Since the feature gate `GRPCContainerProbe` is enabled by default in 1.24,
many vendors will have this functionality working out of the box.
So you may just create an 1.24 cluster on platform of your choice. Some vendors
allow to enable alpha features on 1.23 clusters.
For example, at the moment of writing, you can spin up the test cluster on GKE for a quick test.
Other vendors may also have similar capabilities, especially if you
are reading this blog post long after the Kubernetes 1.24 release.
On GKE use the following command (note, version is `1.23` and `enable-kubernetes-alpha` are specified).
```shell
gcloud container clusters create test-grpc \
--enable-kubernetes-alpha \
--no-enable-autorepair \
--no-enable-autoupgrade \
--release-channel=rapid \
--cluster-version=1.23
```
You will also need to configure `kubectl` to access the cluster:
```shell
gcloud container clusters get-credentials test-grpc
```
### Trying the feature out
Let's create the pod to test how gRPC probes work. For this test we will use the `agnhost` image.
This is a k8s maintained image with that can be used for all sorts of workload testing.
For example, it has a useful [grpc-health-checking](https://github.com/kubernetes/kubernetes/blob/b2c5bd2a278288b5ef19e25bf7413ecb872577a4/test/images/agnhost/README.md#grpc-health-checking) module
that exposes two ports - one is serving health checking service,
another - http port to react on commands `make-serving` and `make-not-serving`.
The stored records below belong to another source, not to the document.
[src/rtl/modbus_defines.svh]
`ifndef MODBUS_DEFINES_SVH
`define MODBUS_DEFINES_SVH

// this slave on the RTU line
`define STATION_ADDRESS 8'h37

// wishbone geometry
`define WB_ADDR_WIDTH 24
`define WB_DATA_WIDTH 16

// register windows on the bus
`define OFFSET_HOLDING_REGS 24'hA00000
`define OFFSET_INPUT_REGS 24'hA10000

// quantity limits per function
`define MAX_READ_QUANTITY 16'd125
`define MAX_WRITE_QUANTITY 16'd123

// write staging buffer
`define BUFFER_DEPTH 128
`define BUFFER_PTR_WIDTH 7

`endif

[src/rtl/modbusPkg.sv]
`include "modbus_defines.svh"

package modbusPkg;

    typedef enum logic [7:0] {
        READ_HOLDING   = 8'h03,
        READ_INPUT     = 8'h04,
        WRITE_MULTIPLE = 8'h10
    } functionCode_t;

    typedef enum logic [7:0] {
        NONE             = 8'h00,
        ILLEGAL_FUNCTION = 8'h01,
        ILLEGAL_ADDRESS  = 8'h02,
        ILLEGAL_VALUE    = 8'h03
    } exceptionCode_t;

    typedef enum logic [4:0] {
        RX_STATION, RX_WAIT, RX_FUNCTION, RX_ADDR_HI, RX_ADDR_LO, RX_QTY_HI, RX_QTY_LO,
        RX_BYTE_COUNT, RX_DATA_HI, RX_DATA_LO, RX_CRC_LO, RX_CRC_HI
    } rxState_t;

    typedef enum logic [4:0] {
        TX_IDLE, TX_WB_WRITE, TX_STATION, TX_FUNCTION, TX_EXCEPTION, TX_BYTE_COUNT,
        TX_WB_READ, TX_DATA_HI, TX_DATA_LO, TX_ADDR_HI, TX_ADDR_LO, TX_QTY_HI, TX_QTY_LO,
        TX_CRC_LO, TX_CRC_HI
    } txState_t;

    typedef struct packed {
        logic [7:0] data;
        logic       parityError;
    } uartByte_t;

    typedef struct packed {
        functionCode_t  funcCode; // raw code, may be unsupported
        exceptionCode_t exception;
        logic [15:0]    startAddress;
        logic [15:0]    quantity;
    } request_t;

    typedef struct packed {
        logic [`WB_ADDR_WIDTH-1:0] adr;
        logic [`WB_DATA_WIDTH-1:0] dat;
        logic                      cyc;
        logic                      stb;
        logic                      we;
    } wbMaster_t;

endpackage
Here is an example pod definition. It starts the `grpc-health-checking` module,
exposes ports `5000` and `8080`, and configures gRPC readiness probe:
``` yaml
---
apiVersion: v1
kind: Pod
metadata:
name: test-grpc
spec:
containers:
- name: agnhost
image: k8s.gcr.io/e2e-test-images/agnhost:2.35
command: ["/agnhost", "grpc-health-checking"]
ports:
- containerPort: 5000
- containerPort: 8080
readinessProbe:
grpc:
port: 5000
```
If the file called `test.yaml`, you can create the pod and check it's status.
The pod will be in ready state as indicated by the snippet of the output.
```shell
kubectl apply -f test.yaml
kubectl describe test-grpc
```
The output will contain something like this:
```
Conditions:
Type Status
Initialized True
Ready True
ContainersReady True
PodScheduled True
```
Now let's change the health checking endpoint status to NOT_SERVING.
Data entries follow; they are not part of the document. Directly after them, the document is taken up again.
<file path="config.mk">
export PLATFORM = sky130hd
export DESIGN_NAME = rv_exec_core
export DESIGN_NICKNAME = d
export VERILOG_FILES = /design/src/hdl/rv_isa_pkg.sv /design/src/hdl/rv_core_pkg.sv /design/src/hdl/rv_exec_core.sv /design/src/hdl/rv_branch_unit.sv /design/src/hdl/rv_alu.sv /design/src/hdl/rv_regfile.sv /design/src/hdl/rv_imm_gen.sv /design/src/hdl/rv_decoder.sv
export SDC_FILE = /design/constraint.sdc
export NUM_CORES = 2
export LEC_CHECK = 0
export BUFFER_PORTS_ARGS = -buffer_cell sky130_fd_sc_hd__buf_2
export CAP_MARGIN = 5
export CORE_ASPECT_RATIO = 1.4
export CORE_UTILIZATION = 45
export DETAILED_ROUTE_END_ITERATION = 8
export PLACE_DENSITY = 0.67
export SETUP_SLACK_MARGIN = 0.4
export SLEW_MARGIN = 20
export SYNTH_ARGS = -nofsm -noshare
export SYNTH_HDL_FRONTEND = slang
export SYNTH_SLANG_ARGS = --single-unit
</file>
<file path="constraint.sdc">
create_clock -name clk_i -period 6.35 [get_ports clk_i]
set_input_delay 0.635 -clock clk_i [delete_from_list [all_inputs] [get_ports clk_i]]
set_output_delay 0.635 -clock clk_i [all_outputs]
set_load 0.01 [all_outputs]
</file>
In order to call the http port of the Pod, let's create a port forward:
```shell
kubectl port-forward test-grpc 8080:8080
```
You can `curl` to call the command...
```shell
curl http://localhost:8080/make-not-serving
```
... and in a few seconds the port status will switch to not ready.
```shell
kubectl describe pod test-grpc
```
The output now will have:
```
Conditions:
Type Status
Initialized True
Ready False
ContainersReady False
PodScheduled True
...
Warning Unhealthy 2s (x6 over 42s) kubelet Readiness probe failed: service unhealthy (responded with "NOT_SERVING")
```
Once it is switched back, in about one second the Pod will get back to ready status:
``` bsh
curl http://localhost:8080/make-serving
kubectl describe test-grpc
```
The output indicates that the Pod went back to being `Ready`:
```
Conditions:
Type Status
Initialized True
Ready True
ContainersReady True
PodScheduled True
```
This new built-in gRPC health probing on Kubernetes makes implementing a health-check via gRPC
much easier than the older approach that relied on using a separate `exec` probe. Read through
the official
[documentation](/docs/tasks/configure-pod-container/configure-liveness-readiness-startup-probes/#define-a-grpc-liveness-probe)
to learn more and provide feedback before the feature will be promoted to GA.
## Summary
Kubernetes is a popular workload orchestration platform and we add features based on feedback and demand.
Features like gRPC probes support is a minor improvement that will make life of many app developers
easier and apps more resilient. Try it today and give feedback, before the feature went into GA.